3D成像极大地帮助了理解复杂的生物和生物医学系统，3D成像提供了比传统的二维方法更详细的信息。然而，由于成像速度有限和浑浊环境中的显着散射等因素，活细胞和组织成像仍然具有挑战性。

在这种情况下，多模态显微镜技术是值得注意的。具体来说，CRS等非线性技术使用光学振动光谱，以无标记的方式在组织和细胞中提供精确的化学成像。

此外，受激发拉曼散射显微镜是一种CRS方法，由于受激发拉曼强度与目标分子浓度之间的线性关系，可以准确捕获生物分子的图像。它以高灵敏度做到这一点，并且不受不需要的非共振背景的干扰。

在最近发布在Advanced Photonics上的一项研究中，新加坡国立大学设计与工程学院生物医学工程系光学生物成像实验室主任Zhiwei Huang教授与他的团队合作开发了一种称为相位调制受激拉曼散射断层扫描的新技术，用于细胞和组织的无标记3D化学成像。

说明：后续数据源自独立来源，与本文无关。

## src/rtl/slot_fifo_if.sv

```systemverilog
// rtl/slot_fifo_if.sv - producer/consumer signal bundle for slot_fifo
interface slot_fifo_if #(
  parameter int DATA_WIDTH = 8
);
  logic [DATA_WIDTH-1:0] data_write;
  logic                  write;
  logic                  full;
  logic                  almost_full;
  logic [DATA_WIDTH-1:0] data_read;
  logic                  next_read;
  logic                  empty;

  // master drives push/pop requests; slave is the FIFO itself
  modport master (
    output data_write, write, next_read,
    input  full, almost_full, data_read, empty
  );

  modport slave (
    input  data_write, write, next_read,
    output full, almost_full, data_read, empty
  );
endinterface

```

## src/rtl/slot_fifo.sv

```systemverilog
// rtl/slot_fifo.sv - first-word-fall-through FIFO with one slot of almost_full slack
module slot_fifo #(
  parameter int NUM_SLOTS     = 4,
  parameter int LOG_NUM_SLOTS = 2,
  parameter int DATA_WIDTH    = 8
) (
  input logic         clk,
  input logic         rst,
  slot_fifo_if.slave  bus
);
  localparam int unsigned DEPTH_I = NUM_SLOTS;
  localparam int unsigned LAST_I  = NUM_SLOTS - 1;
  localparam logic [LOG_NUM_SLOTS:0]   DEPTH    = DEPTH_I[LOG_NUM_SLOTS:0];
  localparam logic [LOG_NUM_SLOTS:0]   AF_LEVEL = LAST_I[LOG_NUM_SLOTS:0];
  localparam logic [LOG_NUM_SLOTS-1:0] LAST     = LAST_I[LOG_NUM_SLOTS-1:0];

  logic [DATA_WIDTH-1:0]    mem_q [NUM_SLOTS];
  logic [LOG_NUM_SLOTS-1:0] wr_ptr_q, wr_ptr_d;
  logic [LOG_NUM_SLOTS-1:0] rd_ptr_q, rd_ptr_d;
  logic [LOG_NUM_SLOTS:0]   count_q, count_d;
  logic                     push, pop;

  // acceptance uses registered occupancy only, so full+both pops and empty+both pushes
  assign push = bus.write     && (count_q != DEPTH);
  assign pop  = bus.next_read && (count_q != '0);

  assign bus.full        = (count_q == DEPTH);
  assign bus.almost_full = (count_q >= AF_LEVEL);
  assign bus.empty       = (count_q == '0);
  assign bus.data_read   = mem_q[rd_ptr_q];

  always_comb begin
    wr_ptr_d = wr_ptr_q;
    rd_ptr_d = rd_ptr_q;
    count_d  = count_q;
    if (push) begin
      wr_ptr_d = (wr_ptr_q == LAST) ? '0 : wr_ptr_q + 1'b1;
    end
    if (pop) begin
      rd_ptr_d = (rd_ptr_q == LAST) ? '0 : rd_ptr_q + 1'b1;
    end
    if (push && !pop) begin
      count_d = count_q + 1'b1;
    end else if (pop && !push) begin
      count_d = count_q - 1'b1;
    end
  end

  always_ff @(posedge clk or posedge rst) begin
    if (rst) begin
      wr_ptr_q <= '0;
      rd_ptr_q <= '0;
      count_q  <= '0;
    end else begin
      wr_ptr_q <= wr_ptr_d;
      rd_ptr_q <= rd_ptr_d;
      count_q  <= count_d;
    end
  end

  // storage is cleared on reset so data_read reads zero straight out of reset
  always_ff @(posedge clk or posedge rst) begin
    if (rst) begin
      for (int i = 0; i < NUM_SLOTS; i++) begin
        mem_q[i] <= '0;
      end
    end else if (push) begin
      mem_q[wr_ptr_q] <= bus.data_write;
    end
  end
endmodule

```

## src/flat_wrapper.sv

```systemverilog
// flat-port wrapper written by rule: the top's interface ports become plain ports
module slot_fifo_flat 
#(
  parameter int NUM_SLOTS     = 4,
  parameter int LOG_NUM_SLOTS = 2,
  parameter int DATA_WIDTH    = 8
)
  (clk, rst, bus_data_write, bus_write, bus_next_read, bus_full, bus_almost_full, bus_data_read, bus_empty);
  slot_fifo_if #(.DATA_WIDTH(DATA_WIDTH)) bus_i ();
  input logic clk;
  input logic rst;
  input wire logic [$bits(bus_i.data_write)-1:0] bus_data_write;
  input wire logic [$bits(bus_i.write)-1:0] bus_write;
  input wire logic [$bits(bus_i.next_read)-1:0] bus_next_read;
  output wire logic [$bits(bus_i.full)-1:0] bus_full;
  output wire logic [$bits(bus_i.almost_full)-1:0] bus_almost_full;
  output wire logic [$bits(bus_i.data_read)-1:0] bus_data_read;
  output wire logic [$bits(bus_i.empty)-1:0] bus_empty;
  assign bus_i.data_write = bus_data_write;
  assign bus_i.write = bus_write;
  assign bus_i.next_read = bus_next_read;
  assign bus_full = bus_i.full;
  assign bus_almost_full = bus_i.almost_full;
  assign bus_data_read = bus_i.data_read;
  assign bus_empty = bus_i.empty;
  slot_fifo #(.NUM_SLOTS(NUM_SLOTS), .LOG_NUM_SLOTS(LOG_NUM_SLOTS), .DATA_WIDTH(DATA_WIDTH)) u_core (.clk(clk), .rst(rst), .bus(bus_i));
endmodule
```

## config.mk

```make
export PLATFORM = sky130hd
export DESIGN_NAME = slot_fifo_flat
export DESIGN_NICKNAME = d
export VERILOG_FILES = /design/src/rtl/slot_fifo_if.sv /design/src/rtl/slot_fifo.sv /design/src/flat_wrapper.sv
export SDC_FILE = /design/constraint.sdc
export NUM_CORES = 1
export LEC_CHECK = 0
export ABC_AREA = 1
export CAP_MARGIN = 20
export CORE_ASPECT_RATIO = 0.8
export CORE_UTILIZATION = 40
export CTS_BUF_LIST = sky130_fd_sc_hd__clkbuf_16
export DETAILED_ROUTE_END_ITERATION = 10
export PLACE_DENSITY = 0.57
export SLEW_MARGIN = 5
export SYNTH_ARGS = -nofsm -noshare
export SYNTH_HDL_FRONTEND = slang
export SYNTH_SLANG_ARGS = --single-unit
export TNS_END_PERCENT = 5
```

## constraint.sdc

```tcl
create_clock -name clk -period 2.3 [get_ports clk]
set_clock_uncertainty 0.2 [all_clocks]
set_input_delay 0.46 -clock clk [delete_from_list [all_inputs] [get_ports clk]]
set_output_delay 0.46 -clock clk [all_outputs]
set_load 0.05 [all_outputs]
```

-- Yosys cells after proc, flatten, opt, wreduce, memory -nomap -nowiden
Cells that the tools add are included.
- register bits after elaboration: 39
- input port bits: 12
- output and inout bits: 11
- word-level logic and storage cells: 41
- add/subtract/negate cells: 4
- $lt $le $gt $ge: 4
- eq/ne operators: 4
- multiplexer cells: 10
- bitwise gates (word level): 2
- reductions and logical operators: 10
- operators with widths (kind ; count):
    $bwmux 32 ; 1
    $mux 8 ; 3
    $bmux 8 s2 ; 1
    $demux 8 s2 ; 1
    $ge 3x3->1 const B ; 2
    $mux 3 ; 2
    $not 2->3 ; 2
    $logic_and 1x1->1 ; 5
    $add 2x1->2 const B ; 2
    $eq 2x2->1 const B ; 2
    $mux 2 ; 2
    $add 3x1->3 const B ; 1
    $eq 3x3->1 const B ; 1
    $ge 3x2->1 const B ; 1
    $logic_not 3->1 ; 1
    $lt 3x1->1 const B ; 1
    $ne 3x3->1 const B ; 1
    $reduce_bool 3->1 ; 1
    $sub 3x1->3 const B ; 1
    $logic_not 1->1 ; 2
    $reduce_bool 2->1 ; 1

-- Logic depth before layout (Yosys ltp)
Gate-level depths: netlist of run 1.
- depth after elaboration: 6
- depth in mapped cells: 13
- depth with buffers taken out: 12

-- Worst setup path before layout of run 1
No wires, ideal clock.
- path kind: register to register
- from: register u_core.count_q[0]
- to: register u_core.count_q[1]
- library setup time: 117 ps
- arrival time: 1642 ps
- data required time: 1983 ps
- setup slack: 341 ps
- cell stages (with the launch flop): 11
- buffers on the path: 1
- clock period less this slack: 1959 ps
- cells stage by stage: dfrtp_1 > nor2_2 > nand2_2 > buf_6 > nand2_2 > inv_1 > ha_1 > inv_1 > fa_1 > nand2_1 > nand2_1
- elaborated cells on any way between the ends: 13
- those cells by class: 2 x add/sub; 1 x eq/ne; 2 x mux; 8 x reduce/logical
- RTL lines (item ; line ; text):
    from (decl) ; slot_fifo.sv:20 ; logic [LOG_NUM_SLOTS:0] count_q, count_d;
    from (signal assigned) ; slot_fifo.sv:57 ; count_q <= count_d;
    $ne 3x3->1 ; slot_fifo.sv:24 ; assign push = bus.write && (count_q != DEPTH);
    $logic_and 1x1->1 ; slot_fifo.sv:24 ;
    via u_core.push ; slot_fifo.sv:21 ; logic push, pop;
    $logic_and 1x1->1 ; slot_fifo.sv:42 ; if (push && !pop) begin
    $mux 3 ; slot_fifo.sv:42 ;
    via u_core.count_d[1] ; slot_fifo.sv:20 ;
The timed path passes the listed nets, and every way through them passes these cells. The select of a mux whose other input is x is not followed.
A chain may end at the register's enable or synchronous reset.

-- Worst setup path after layout of run 1
- from: register u_core.count_q[0]
- to: output bus_full
- word-level cells in the longest chain between the ends: 1
- ends and longest elaborated chain (item ; line ; text):
    $eq 3x3->1 ; slot_fifo.sv:27 ; assign bus.full = (count_q == DEPTH);
    to (decl) ; flat_wrapper.sv:15 ; output wire logic [$bits(bus_i.full)-1:0] bus_full;
No other way between the ends.

==> results.cfg, run 1 <==
[place]
placed_cell_area_um2 = 2440
portBuffers = 22
place.gp.congestion = 0.751
dp_hpwl_um = 3030

[synth]
synth_seq_cells = 39
ys_seq_area_frac = 0.464
postSynthNetCount = 278
synth_cell_types = 21
netlist_area_um2 = 2100
ys_warn_count = 0
synthCells = 259
avgSynthCellArea_um2 = 8.12

[final_layout]
area_growth_pct = 24.3
fill_cells = 451
layout_common_cells = nand2_1 (97), dfrtp_1 (38), nand4_1 (33), inv_1 (26), clkdlybuf4s50_1 (11)
final_area_um2 = 2610
antenna_cells = 0
final_common_cell = nand2_1
nNetsFinal = 297
final_layout_size_suffix_gt1_frac = 0.129

[clocking]
insertion_delay_ns = 0.28
cts_tree = done
cts-htree-levels = 2
cts-root-buf = clkbuf_16
cts.sinks = 39
cts_setup_buffers = 0
clk_path_buf_depth = 2
holdBufCountCts = 0
cts_buffers = 5
clk_pin_slew_ns = 0.05

[global_routing]
grt_pass1_vias = 1667
track_usage = 0.198
gr-total-overflow = 0
grt_antenna_before_repair = 0
grt_max_degree = 40
grt_pass1_wl_um = 8440

[timing]
hold_viol = 0
worst_pin_slew_ns = 0.512
final-setup-viol-count = 0
whs_ns = 0.265
slew_viol_final = 0
max_slew_margin = 0.658
min_period_ns = 2.12
rsz0062_at_grt = false
post-route-period-util = 0.922
fmax_mhz = 471

[flow_run]
cap_viol_max_count = 0

[worst_setup_path]
crit_chain = nor2_2, nand2_2, buf_6, inv_1, buf_12
startpoint_type = register
critical_path.endpoint_type = primary output
crit_required_ns = 1.64
critPathMaxStageDelay_ns = 0.44
crit_fanout = 37
critPathBufInv = 3
arrival_ns = 1.46
cpMaxStageDelayCell = dfrtp_1
criticalPathCategory = register to primary output
cp_top_family = buffers and inverters

[floorplanning]
start_util = 0.417
die_w_um = 83.1
die_h_um = 66.8
die_area_um2 = 5550
io_pins = 23
rows = 23
coreArea_um2 = 5040

[drt]
drt_iter0_markers = 160
drtAntennaViolNets = 0
routed-via-count = 1721
vias_per_cell = 5.05
drc = 0
drt-total-wl_um = 4760
drt_first_pass_iters = 5
wl_per_cell_um = 14.0

[hold_path]
hp-class = register to register

[power_and_ir_drop]
power.leakage_nw = 1.34
p_per_area_nw_per_um2 = 1750
ir_worst_vdd_mv = 0.879

[run_status]
status = completed
[worst paths after layout]
path | from | endpoint | slack, ns | cells past startpoint
min in group asynchronous | rst | u_core.wr_ptr_q[0]$_DFFE_PP0P_ | 0.40 | 3
max in group asynchronous | rst | u_core.rd_ptr_q[1]$_DFFE_PP0P_ | 1.12 | 3
setup / recovery | u_core.count_q[0]$_DFFE_PP0P_ | bus_full | 0.18 | 5
hold / removal | u_core.mem_q[25]$_DFFE_PP0P_ | u_core.mem_q[25]$_DFFE_PP0P_ | 0.26 | 2
hold reg to reg | u_core.mem_q[25]$_DFFE_PP0P_ | u_core.mem_q[25]$_DFFE_PP0P_ | 0.26 | 2
setup reg to reg | u_core.count_q[0]$_DFFE_PP0P_ | u_core.count_q[2]$_DFFE_PP0P_ | 0.23 | 10
[worst min-delay path, delay by kind of cell (launching register included)]
family | cells | cell delay [ns]
flip-flops | 1 | 0.33
AND/OR/NAND/NOR | 2 | 0.10
[through the flow]
step / cells / TNS, ns / setup slack [ns] / power [W] / utilization
finish: 341 / 0 / 0.179 / 0.00457 / 0.519
floorplan: 259 / 0 / 0.341 / 0.00285 / -
detailed placement: 333 / -0.0519 / -0.0519 / 0.00383 / 0.485
global route: 341 / 0 / 0.0395 / 0.00493 / 0.519
global placement: 333 / 0 / 0.0156 / 0.00381 / 0.485
CTS: 341 / 0 / 0.0626 / 0.00461 / 0.517
[state kept, by name (all words and copies together) (netlist names)]
| name | count |
|---|---|
| u_core.rd_ptr_q | 2 |
| u_core.count_q | 3 |
| u_core.wr_ptr_q | 2 |
| u_core.mem_q | 32 |
[power breakdown]
part	leakage (nW)	total (W)	internal, W	switching (W)
logic	0.775	0.00256	0.00105	0.00151
registers	0.486	0.00124	0.00101	0.000233
clock network	0.0812	0.000768	0.000505	0.000263
total	1.34	0.00457	0.00257	0.00201
[Yosys cell counts]
cell      instances  area (um^2)
nand4_1          33          206
nand3_1           3         15.0
or2_2             2         12.5
xnor2_1           1         8.76
nand2_2           2         12.5
a21oi_1           8         40.0
buf_6             4         45.0
fa_1              1         20.0
nand2_1          98          368
dfrtp_1          39          976
buf_2            12         60.1
nand3_4           1         17.5
buf_4             1         7.51
o211ai_1          8         60.1
inv_1            26         97.6
o21ai_0           9         45.0
clkbuf_1          1         3.75
nor2_2            1         6.26
o21ai_1           1         5.00
nand3_2           2         20.0
ha_1              6         75.1
[cell families (layout without fill, tap and decap cells)]
kind of cell,count (synthesis),after routing,synth area share
buf+inv,44,64,0.102
fa+ha+maj,7,7,0.0452
compound gates,26,26,0.0714
xor+xnor,1,1,0.00417
simple gates,142,142,0.313
flops,39,39,0.464
[per-layer routing]
metal  track usage  routed length, um  up-vias
met5             0                  0        -
met4        0.0647                 67        0
met3        0.0347                197        8
met2         0.306               2120       40
met1         0.281               2380      790
li1              -                  -      883
[area by class of cell]
cell class / instances / area, um^2 / area share
inverters: 26 / 97.6 / 0.0374
flip-flops and latches: 39 / 977 / 0.374
multi-input cells: 176 / 915 / 0.350
well taps: 62 / 77.6 / 0.0297
repair buffers: 30 / 382 / 0.146
clock inverters: 3 / 38.8 / 0.0148
clock buffers: 5 / 125 / 0.0479
[repair_timing]
item                                    CTS  global route
resized for setup                         0             3
endpoints found under the hold margin     0             0
endpoints found under the setup margin    0             4
Power figures use the tool's default switching activity.
==> run 2: changes to the inputs <==
- CORE_UTILIZATION: 40 -> 42
- PLACE_DENSITY: 0.57 -> 0.59
- SLEW_MARGIN: 5 -> 40
==> run 2 against run 1 <==
Against the previous run: combinational power barely moved; global-route usage rose by 0.63 points; flip-flop and latch count did not move; first-iteration DRC count fell by 49%; sequential power barely moved.
==> results.cfg, run 2 (synthesis results as in run 1) <==
[run_status]
status = completed

[final_layout]
final_common_cell = nand2_1
top_register = u_core.mem_q
largest_reg_flops = 32
area_growth_pct = 22.4
antenna_cells = 0
top_regs = u_core.mem_q: 32 flops, u_core.count_q: 3 flops
layout_common_cells = nand2_1 (98), dfrtp_1 (38), nand4_1 (33), inv_1 (27), clkdlybuf4s50_1 (11)
nNetsFinal = 297
final_layout_size_suffix_gt1_frac = 0.119
final_area_um2 = 2570

[drt]
drt_first_pass_iters = 5
drc = 0
wl_per_cell_um = 14.2
drtAntennaViolNets = 0
routed-via-count = 1720
vias_per_cell = 5.10
drt-total-wl_um = 4780
drt_iter0_markers = 81

[clocking]
cts_tree = done
cts.sinks = 39
cts-root-buf = clkbuf_16
insertion_delay_ns = 0.28
cts_buffers = 5
cts-htree-levels = 2
clk_pin_slew_ns = 0.06
clk_path_buf_depth = 2

[worst_setup_path]
cp_top_family = buffers and inverters
arrival_ns = 1.46
crit_required_ns = 1.64
critical_path.endpoint_type = primary output
rr_worst_depth = 10
timing.rr.end = u_core.count_q[2]$_DFFE_PP0P_
crit_chain = nor2_2, nand2_2, buf_6, inv_1, buf_12
critPathBufInv = 3
criticalPathCategory = register to primary output
r2r_slack_ns = 0.24
startpoint_type = register
crit_fanout = 37
cpMaxStageDelayCell = dfrtp_1
reg2reg_from = u_core.count_q[0]$_DFFE_PP0P_
critPathMaxStageDelay_ns = 0.43

[timing]
final-setup-viol-count = 0
worst_pin_slew_ns = 0.501
max_slew_margin = 0.666
slew_viol_final = 0
worst_slack_ns = 0.181
min_period_ns = 2.12
rsz0062_at_grt = false
fmax_mhz = 472
hold_viol = 0
post-route-period-util = 0.921

[floorplanning]
rows = 22
io_pins = 23
start_util = 0.447
coreArea_um2 = 4710
die_h_um = 65.3
die_w_um = 81.1
die_area_um2 = 5290

[flow_run]
cap_viol_max_count = 0

[global_routing]
gr-total-overflow = 0
grt_antenna_before_repair = 0
grt_pass1_vias = 1596
busiest_layer = met2
grt_max_degree = 40
grtUsageMet1 = 0.289
grt.met3_usage = 0.0375
track_usage = 0.204
grt_pass1_wl_um = 7980
grt_use_met2 = 0.312

[hold_path]
worstHoldEndpoint = u_core.mem_q[24]$_DFFE_PP0P_
hp-class = register to register
min_path_cells = 2
min_from = u_core.mem_q[24]$_DFFE_PP0P_

[place]
placed_cell_area_um2 = 2440
portBuffers = 22
dp_hpwl_um = 3050
pre_cts_ws_ns = -0.00316
place.gp.congestion = 0.729

[power_and_ir_drop]
power.leakage_nw = 1.33
power_frac_clock = 0.142
p_switching_w = 0.00199
p_sw_frac = 0.448
seqPwrFrac = 0.280
ir_worst_vdd_mv = 1.10
p_per_area_nw_per_um2 = 1730
p_int_w = 0.00245
pwr-share-comb = 0.578
run 2: worst register-to-register path: cells and delay by family, from the launching register on:
kind	cells	cell delay, ns
buf+inv	1	0.06
simple gates	7	0.70
fa+ha+maj	2	0.56
flops	1	0.44
run 2: cell type report:
type,count,area (um^2)
Clock buffer,5,125
Clock inverter,1,3.75
Fill cell,449,2130
Inverter,26,97.6
Multi-Input combinational cell,176,912
Sequential cell,39,977
Tap cell,60,75.1
Timing Repair Buffer,30,382
run 2: power by group through the flow:
| stage | Sequential (W) | Combinational (W) | Clock (W) |
|---|---|---|---|
| floorplan | 0.00116 | 0.00168 | 0 |
| global placement | 0.00125 | 0.00256 | 0 |
| detailed placement | 0.00125 | 0.00258 | 0 |
| CTS | 0.00124 | 0.00259 | 0.000646 |
| global route | 0.00129 | 0.00281 | 0.000674 |
| finish | 0.00124 | 0.00257 | 0.000632 |
run 2: worst max path at each step:
stage                                         startpoint  cells past startpoint                             to
after CTS                 u_core.rd_ptr_q[1]$_DFFE_PP0P_                      3               bus_data_read[1]
final                      u_core.count_q[0]$_DFFE_PP0P_                      5                       bus_full
after global placement                         bus_write                     10  u_core.count_q[2]$_DFFE_PP0P_
after global routing       u_core.count_q[0]$_DFFE_PP0P_                     10  u_core.count_q[2]$_DFFE_PP0P_
after floorplan            u_core.count_q[0]$_DFFE_PP0P_                     10  u_core.count_q[1]$_DFFE_PP0P_
after detailed placement                       bus_write                     10  u_core.count_q[2]$_DFFE_PP0P_
run 2: stage by stage:
step | cells | setup TNS (ns) | hold WS (ns) | power [W] | util
floorplan | 259 | 0 | 0.237 | 0.00285 | -
global placement | 331 | 0 | 0.250 | 0.00381 | 0.518
detailed placement | 331 | -0.00316 | 0.253 | 0.00383 | 0.518
CTS | 337 | 0 | 0.267 | 0.00448 | 0.545
global route | 337 | 0 | 0.282 | 0.00478 | 0.547
finish | 337 | 0 | 0.262 | 0.00445 | 0.547
run 2: metal layers:
metal  wire length, um  share of wire
met4                25         0.0052
met3               251          0.053
met2              2160           0.45
met5                 0              0
met1              2340           0.49
run 2: repair_timing:
item / CTS / global route
resized for setup: 0 / 2
setup endpoints to repair: 0 / 6
hold buffers: 0 / 0
setup buffers: 0 / 0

据Huang介绍，“我们开发的这种方法允许在空间域中直接获取3D样本信息，而无需后处理程序。我们还证明了PM-SRST技术在提高生物组织SRS 3D成像的横向分辨率和成像深度方面的实用性。

在这种方法中，SRS方法中的常规“泵浦”光束被称为贝塞尔光束的专用光束所取代。另一个光束的位置，即聚焦的斯托克斯光束，使用一种称为空间光调制器的装置沿样品中的贝塞尔泵浦光束进行控制，以进行机械免扫描的 z 切片。

此外，通过将贝塞尔泵浦光束与更长波长的斯托克斯光束相结合，PM-SRST处理散射的能力得到提高，从而可以在更深的组织区域捕获快速而详细的图像。

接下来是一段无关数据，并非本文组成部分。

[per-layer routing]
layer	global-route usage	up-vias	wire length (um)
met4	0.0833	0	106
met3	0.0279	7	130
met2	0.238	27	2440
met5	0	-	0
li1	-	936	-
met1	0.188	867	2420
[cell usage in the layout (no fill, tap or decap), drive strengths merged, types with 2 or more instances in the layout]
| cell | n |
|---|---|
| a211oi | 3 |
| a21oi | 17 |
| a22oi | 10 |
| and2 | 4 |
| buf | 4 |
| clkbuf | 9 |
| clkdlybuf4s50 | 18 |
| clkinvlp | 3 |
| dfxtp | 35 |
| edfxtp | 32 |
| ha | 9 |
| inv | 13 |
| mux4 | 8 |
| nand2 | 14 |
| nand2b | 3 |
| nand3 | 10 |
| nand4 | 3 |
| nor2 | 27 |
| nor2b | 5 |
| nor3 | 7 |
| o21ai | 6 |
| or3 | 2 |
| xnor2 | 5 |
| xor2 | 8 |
[config.mk]
export PLATFORM = sky130hd
export DESIGN_NAME = exe_pipe_adder
export DESIGN_NICKNAME = d
export VERILOG_FILES = /design/src/rtl/exe_pipe_adder.sv
export SDC_FILE = /design/constraint.sdc
export NUM_CORES = 1
export LEC_CHECK = 0
export ABC_AREA = 1
export BUFFER_PORTS_ARGS = -buffer_cell sky130_fd_sc_hd__buf_4
export CORE_MARGIN = 10
export CORE_UTILIZATION = 56
export DETAILED_ROUTE_END_ITERATION = 8
export MAX_ROUTING_LAYER = met4
export PLACE_DENSITY = 0.81
export SLEW_MARGIN = 15
export SYNTH_ARGS = -nofsm -noshare
export SYNTH_HDL_FRONTEND = slang
export SYNTH_SLANG_ARGS = --single-unit
[constraint.sdc]
create_clock -name clk -period 3.9 [get_ports clk]
set_input_delay 0.975 -clock clk [delete_from_list [all_inputs] [get_ports clk]]
set_output_delay 0.975 -clock clk [all_outputs]
set_load 0.02 [all_outputs]
[src/rtl/mem_resp_router.sv]
// Routes memory responses to the instruction or data port using the
// outstanding-request table, with registered outputs and a sticky error flag.
module mem_resp_router
  import mem_pkg::*;
#(
  parameter int LINE_BYTES = 16,
  parameter int ID_WIDTH   = 3
) (
  input  logic                    clk,
  input  logic                    rst,
  input  logic                    i_req_enable,
  input  logic [ID_WIDTH-1:0]     i_req_id,
  input  logic                    i_req_src,
  input  logic                    i_req_write,
  input  logic                    i_resp_valid,
  input  logic [ID_WIDTH-1:0]     i_resp_id,
  input  logic [LINE_BYTES*8-1:0] i_resp_data,
  output logic                    o_instr_valid,
  output logic [LINE_BYTES*8-1:0] o_instr_data,
  output logic                    o_data_valid,
  output logic [LINE_BYTES*8-1:0] o_data_data,
  output logic                    o_data_wack,
  output logic [ID_WIDTH:0]       o_outstanding,
  output logic                    o_full,
  output logic                    o_err
);

  localparam int DW = LINE_BYTES * 8;

  pend_entry_t   lookup;
  logic          collision;
  logic          instr_valid_q, instr_valid_d;
  logic          data_valid_q, data_valid_d;
  logic          wack_q, wack_d;
  logic [DW-1:0] instr_data_q, instr_data_d;
  logic [DW-1:0] data_data_q, data_data_d;
  logic          err_q, err_d;

  pend_table #(
    .ID_WIDTH(ID_WIDTH)
  ) u_pend_table (
    .clk            (clk),
    .rst            (rst),
    .install_en_i   (i_req_enable),
    .install_id_i   (i_req_id),
    .install_src_i  (mem_src_e'(i_req_src)),
    .install_write_i(i_req_write),
    .retire_en_i    (i_resp_valid),
    .retire_id_i    (i_resp_id),
    .lookup_id_i    (i_resp_id),
    .lookup_o       (lookup),
    .collision_o    (collision),
    .count_o        (o_outstanding),
    .full_o         (o_full)
  );

  // A write flag on an instruction entry is routed as a read but flagged.
  always_comb begin
    instr_valid_d = 1'b0;
    data_valid_d  = 1'b0;
    wack_d        = 1'b0;
    instr_data_d  = instr_data_q;
    data_data_d   = data_data_q;
    err_d         = err_q | collision;

    if (i_resp_valid) begin
      if (!lookup.valid) begin
        err_d = 1'b1;
      end else if (lookup.src == SRC_INSTR) begin
        instr_valid_d = 1'b1;
        instr_data_d  = i_resp_data;
        if (lookup.write) begin
          err_d = 1'b1;
        end
      end else if (lookup.write) begin
        wack_d = 1'b1;
      end else begin
        data_valid_d = 1'b1;
        data_data_d  = i_resp_data;
      end
    end
  end

  always_ff @(posedge clk) begin
    if (rst) begin
      instr_valid_q <= 1'b0;
      data_valid_q  <= 1'b0;
      wack_q        <= 1'b0;
      instr_data_q  <= '0;
      data_data_q   <= '0;
      err_q         <= 1'b0;
    end else begin
      instr_valid_q <= instr_valid_d;
      data_valid_q  <= data_valid_d;
      wack_q        <= wack_d;
      instr_data_q  <= instr_data_d;
      data_data_q   <= data_data_d;
      err_q         <= err_d;
    end
  end

  assign o_instr_valid = instr_valid_q;
  assign o_instr_data  = instr_data_q;
  assign o_data_valid  = data_valid_q;
  assign o_data_data   = data_data_q;
  assign o_data_wack   = wack_q;
  assign o_err         = err_q;

endmodule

该方法的有效性通过实验证明了该方法的有效性，这些实验展示了对不同样品的快速无标记体积化学成像。其中包括实时监测聚合物珠在水中的3D布朗运动，观察氧化氘的扩散和吸收过程在植物根系中，并研究乳腺癌细胞对乙酸的生化反应。

此外，将PM-SRST的光穿透深度与传统SRS成像进行了比较。在PM-SRST中，来自更深组织区域的信号明显强于C-SRS，导致成像深度提高约两倍。

Huang指出，“PM-SRST中的无z扫描光学切片特性是通用的，可以很容易地扩展到其他成像模式。例如，目前的系统可以很容易地适应相干反斯托克斯拉曼散射断层扫描，并且通过单独使用泵浦或斯托克斯光束，可以简化PM-SRST技术，以促进二次或三次谐波产生断层扫描、多光子断层扫描或荧光断层扫描。

PM-SRST技术能够进行快速且无标记的3D化学成像，可用于研究与活细胞和组织内药物递送和治疗相关的代谢活动和功能动态过程。